期限切れの神様
かんざし こころ
第1話 期限切れの神様
「初詣行かない?」
年越しの瞬間を共に過ごし、酒に飲まれるようにして眠りについた。初日の出はすでに頂点を回った頃。先に起きていた彼女が、僕に向かって、開口一番に言ったのは、その言葉だった。
「今日は人やばいだろ。」
眠け眼を擦りながら、起き上がる。
根っからインドア系の僕。
「え~。せっかくだから行こうよ。」
反対にアウトドアな彼女。
「何万人の願い事のなかで、僕らのが選ばれるわけないじゃん。」
「ん~。」といった表情。それもそうかと彼女は考える。
そして、口を開いた。
「じゃあさ、私たちが出会った廃村の神社行かない?あそこなら人もいないし願い聞いてもらえるかもよ。」
新年早々かと思ったが、それは心が高鳴った。
あの場所は、正反対な僕たちが付き合うことになった理由でもあった。
「こっちの方向だったと思ったけど……。」
車を走らせる。あの廃村は元々、目的地ではなかった。別の心霊スポットに行った帰りに、たまたま通りかかった場所だったからだ。
「次、右ね。」
彼女は、よく覚えているようで的確に指示を出してくれる。
前は、こんなにかからなかったような気もするが、なんとか日が落ちる前に、それらしき場所に辿り着いた。

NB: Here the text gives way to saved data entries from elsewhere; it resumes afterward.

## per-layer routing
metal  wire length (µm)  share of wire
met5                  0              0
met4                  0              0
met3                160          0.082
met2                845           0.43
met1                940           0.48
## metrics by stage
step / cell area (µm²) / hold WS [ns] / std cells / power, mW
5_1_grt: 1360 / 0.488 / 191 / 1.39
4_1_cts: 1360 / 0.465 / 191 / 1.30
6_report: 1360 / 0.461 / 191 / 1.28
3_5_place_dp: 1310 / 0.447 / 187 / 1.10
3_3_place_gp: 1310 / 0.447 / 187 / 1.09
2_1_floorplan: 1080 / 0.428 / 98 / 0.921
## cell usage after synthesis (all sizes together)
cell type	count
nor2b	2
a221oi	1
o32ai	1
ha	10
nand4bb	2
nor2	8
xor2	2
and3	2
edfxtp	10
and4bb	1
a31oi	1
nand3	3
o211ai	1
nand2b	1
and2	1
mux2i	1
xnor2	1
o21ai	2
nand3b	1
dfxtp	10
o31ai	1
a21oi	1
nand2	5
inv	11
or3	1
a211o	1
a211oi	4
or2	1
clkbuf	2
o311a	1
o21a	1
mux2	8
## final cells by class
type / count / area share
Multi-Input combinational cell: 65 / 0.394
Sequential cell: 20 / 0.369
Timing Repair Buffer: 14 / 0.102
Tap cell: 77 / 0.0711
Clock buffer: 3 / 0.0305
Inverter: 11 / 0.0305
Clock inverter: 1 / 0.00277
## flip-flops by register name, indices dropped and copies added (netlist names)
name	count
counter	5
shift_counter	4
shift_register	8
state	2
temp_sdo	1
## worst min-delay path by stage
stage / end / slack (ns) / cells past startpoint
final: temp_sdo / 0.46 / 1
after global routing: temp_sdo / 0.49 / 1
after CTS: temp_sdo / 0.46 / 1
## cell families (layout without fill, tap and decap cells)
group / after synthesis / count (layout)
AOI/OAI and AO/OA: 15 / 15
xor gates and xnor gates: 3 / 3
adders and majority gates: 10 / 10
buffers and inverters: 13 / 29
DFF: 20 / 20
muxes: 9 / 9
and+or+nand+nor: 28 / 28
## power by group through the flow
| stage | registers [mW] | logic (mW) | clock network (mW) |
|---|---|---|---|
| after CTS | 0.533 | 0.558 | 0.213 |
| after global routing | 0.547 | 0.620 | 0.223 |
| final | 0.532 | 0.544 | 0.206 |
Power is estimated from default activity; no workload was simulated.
## /design/flow/design.v

```verilog
`timescale 1ns / 1ps
module delay_ms (
    input        clk,
    input [11:0] delay_time_ms,
    input        delay_start,
    output       delay_done
);
    localparam  Idle = 0,  
                Hold = 1,
                Done = 2;
    localparam  MAX = 17'd99999;  
    reg  [1:0] state = Idle;
    reg [11:0] stop_time   = 0,
			   ms_counter  = 0;
    reg [16:0] clk_counter = 0;
    assign delay_done = (state == Idle && delay_start == 1'b0) ? 1'b1 : 1'b0;  
    always@(posedge clk)
        case (state)
        Idle: begin
            stop_time <= delay_time_ms;  
            if (delay_start == 1'b1)
                state <= Hold;
        end
        Hold: begin
            if (ms_counter == stop_time && clk_counter == MAX)  
                if (delay_start == 1'b1)
                    state <= Done;
                else
                    state <= Idle;
		end
        Done: begin
            if (delay_start == 1'b0)  
                state <= Idle;
		end
		default: state <= Idle;
        endcase
    always@(posedge clk)
        if (state == Hold)
            if (clk_counter == MAX) begin  
                clk_counter <= 'b0;
                if (ms_counter == stop_time)
                    ms_counter <= 'b0;
                else
                    ms_counter <= ms_counter + 1'b1;
            end
            else
                clk_counter <= clk_counter + 1'b1;
        else begin
            clk_counter <= 'b0;  
            ms_counter <= 'b0;
        end
endmodule
```

## /design/flow/run.sh

```bash
#!/bin/bash
# OpenROAD 26Q1-2900-gdf79404cd8, Yosys 0.63+post, stock flow scripts
make -C /OpenROAD-flow-scripts/flow DESIGN_CONFIG=/design/flow/config.mk WORK_HOME=/design/flow/orfs finish
```

## /design/flow/config.mk

```make
export PLATFORM = sky130hd
export DESIGN_NAME = delay_ms
export DESIGN_NICKNAME = delay_ms
export VERILOG_FILES = /design/flow/design.v
export SDC_FILE = /design/flow/constraint.sdc
export NUM_CORES = 4
export LEC_CHECK = 1
export CORE_UTILIZATION = 30
```

## /design/flow/constraint.sdc

```tcl
current_design delay_ms

set clk_period 3.1
set clk_io_pct 0.2

create_clock -name clk0 -period $clk_period [get_ports {clk}]

set non_clock_inputs [all_inputs -no_clocks]
set_input_delay [expr $clk_period * $clk_io_pct] -clock clk0 $non_clock_inputs
set_output_delay [expr $clk_period * $clk_io_pct] -clock clk0 [all_outputs]
```

==> flow_summary.yaml <==
# flow metrics
placed_design:
  port_buffers: 14
  hpwl_um: 2340
  place.gp.congestion: 0.778
  place_inst: 298
setup_path:
  r2r_setup_slack_ns: 0.98
  critPathKind: "in2out"
  worstPathRequired_ns: 2.48
  rr_worst_depth: 6
  r2r_end: "state[1]"
  cp.arrival_ns: 1.65
  rr_startpoint: "clk_counter[0]"
  endpoint_kind: "output pin"
  path_max_fanout: 2
  startpoint_type: "input port"
clock_tree:
  hold_buffers: 0
  cts_resized: 0
  cts.sinks: 43
  root_buffer: "clkbuf_8"
  post-cts-setup-buffers: 0
  cts_tree: "done"
  clock_latency_ns: 0.29
  cts.path.max_buffers: 2
  cts_made_buffers: 5
  clkTransAtPathRegs_ns: 0.07
  htree_levels: 2
global_routing:
  grt_pass1_vias: 1323
  grt_overflow: 0
  grt_pass1_wl_um: 6210
  grt_usage_pct: 10.9
  grt_max_degree: 24
  antenna_found_initial: 0
synth:
  synthTopCellsByCount: "29 x dfxtp_1, 29 x nor2_1, 26 x nand3_1, 21 x xor2_1, 14 x edfxtp_1"
  yosys_warnings: 1
  ys_sh_mux_pct: 0
  compound_area_share_pct: 7.57
  synthArstFlopShare_pct: 0
  synth_adder_area_share_pct: 1.24
  topCellsByArea: "dfxtp_1 29%, edfxtp_1 21%, xor2_1 9.1%"
  logic_family: "simple AND/OR/NAND/NOR gates"
  synthDistinctLibCells: 35
  synthXorXnorAreaFrac_pct: 11.7
  ys_cells: 212
  top_area_cell: "dfxtp_1"
  synth.top_cell.area_share_pct: 28.8
  ys.flop_type: "dfxtp_1"
  syn_inst: 212
  ys_seq_share_pct: 49.6
  synth_chip_area_um2: 2020
  syn_area_um2: 2020
  ys_sh_simple_pct: 27.5
  ys.flops: 43
  edf_count: 14
  syn_area_per_cell_um2: 9.51
route:
  vias: 1468
  vias_per_cell: 4.80
  drt-pass1-iter-count: 4
  wl_um: 3420
  drc: 0
  wl_per_cell_um: 11.2
  n_antenna_cell: 0
  antenna_left: 0
  drt_iter0_drc: 97
job:
  tool_warnings: 25
  max_cap_violations: 0
hold_path:
  hp-class: "reg2reg"
  worstHoldPathCells: 1
  holdPathEnd: "clk_counter[0]"
  min-delay-start: "clk_counter[0]"
final_layout:
  drive_gt1_share_pct: 7.86
  fin_cells: 306
  syn2layout_area_growth_pct: 17.1
floorplanning:
  die_area_um2: 7060
  io_pins: 15
  core_um2: 6420
  row_count: 29
  fp.dieH_um: 84.0
  fp-utilization_pct: 31.4
  die_x_um: 84.0
power_and_ir_drop:
  power.share.clock_pct: 34.5
  p_per_area_nw_per_um2: 620
  power.internal_mw: 1.09
  p_sw_mw: 0.373
  power_leakage_nw: 0.812
  ir_drop_v: 0.000424
  seqPwrFrac_pct: 50.2
  swShare_pct: 25.5
  pwr-share-comb_pct: 15.2
timing:
  worstMarginPinSlew_ns: 0.637
  slew_viol_final: 0
  fin_skew_ns: 0.00766
  max_freq_ghz: 0.440
  finalHoldViolations: 0
  finalCriticalPeriod_ns: 2.27
  setup_viol: 0
  slew_headroom_pct: 57.2
  fin_crit_sh_pct: 73.3
  finalSetupTns_ns: 0
  grt_setup_unrepaired: "no"
status:
  status: "finished clean"
==> through the flow <==
stage | power [mW] | util [%] | hold WS (ns) | setup slack (ns) | instance area [µm²]
global route | 1.55 | 36.8 | 0.499 | 0.716 | 2360
detailed placement | 0.977 | 34.7 | 0.449 | 0.834 | 2230
finish | 1.46 | 36.8 | 0.466 | 0.829 | 2360
CTS | 1.48 | 36.8 | 0.467 | 0.814 | 2360
floorplan | 0.895 | - | 0.430 | 1.28 | 2020
global placement | 0.972 | 34.7 | 0.448 | 0.821 | 2230
==> cells by family (layout without fill, tap and decap cells) <==
logic type               count (synthesis)  count (layout)
AND/OR/NAND/NOR                        107             107
flip-flops                              43              43
XOR/XNOR                                27              27
AND-OR/OR-AND                           24              24
buffers and inverters                    9              26
adder cells (fa/ha/maj)                  2               2
==> flip-flops by register name (all words and copies together), names as in the netlist <==
signal	cells
stop_time	12
clk_counter	17
ms_counter	12
state	2
==> metal layers <==
layer	global-route usage [%]	part of all wire [%]	vias to the layer above	routed length, µm
met5	0	0	-	0
met4	1.41	0.91	0	31
met3	1.81	2.8	2	95
met2	15.4	42	25	1450
met1	18.3	54	662	1850
li1	-	-	779	-
==> critical path, cell delays in order <==
cell and delay [ns]:
clkdlybuf4s50_1 0.42, nor3_1 0.13, clkdlybuf4s50_1 0.48
==> power groups by stage <==
stage	Sequential [mW]	Clock, mW	Combinational, mW
after CTS	0.736	0.520	0.227
after global routing	0.746	0.543	0.258
final	0.735	0.505	0.223
==> area by class of cell <==
type	instances	area, µm²
clock buffer	6	72.6
inverter	2	7.51
fill	624	4060
clock inverter	2	60.1
multi-input combinational	160	968
timing repair buffer	16	155
tap	77	96.3
sequential	43	1000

車を降りて、木々の間を縫って行くように彼女の後ろを歩く。廃屋、小さな廃校の奥に鳥居が見えた。大層立派なものであったが、手入れはされておらず、いつ傾いてもおかしくなさそうな状態。
真ん中をズケズケと進んでいく彼女。僕は軽く礼をしてから石段を上がる。
長い石段の中腹から、徐々に霧がかかりだす。日没までは、まだ時間があると思っていた空も、階段を上りきる頃には薄紫色に染まり始めていた。木々は妙なほど静かで、風一つ吹いていない。
ボロボロの参道を、二人でゆっくりと歩く。途中で狛犬に手を添える彼女。なぜか、一瞬だけ笑ったように見えた。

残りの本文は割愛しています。